Assigned task =>
Copy the entries below exactly, but only from the line containing "area share, %" through the final line.

──────── Provided data

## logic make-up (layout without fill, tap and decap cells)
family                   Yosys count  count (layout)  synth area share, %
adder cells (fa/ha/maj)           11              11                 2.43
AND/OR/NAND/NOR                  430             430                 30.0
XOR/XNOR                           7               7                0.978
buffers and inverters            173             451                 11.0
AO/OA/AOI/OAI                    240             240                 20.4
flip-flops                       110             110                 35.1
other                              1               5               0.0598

────────────────

Answer for this exercise =>
family                   Yosys count  count (layout)  synth area share, %
adder cells (fa/ha/maj)           11              11                 2.43
AND/OR/NAND/NOR                  430             430                 30.0
XOR/XNOR                           7               7                0.978
buffers and inverters            173             451                 11.0
AO/OA/AOI/OAI                    240             240                 20.4
flip-flops                       110             110                 35.1
other                              1               5               0.0598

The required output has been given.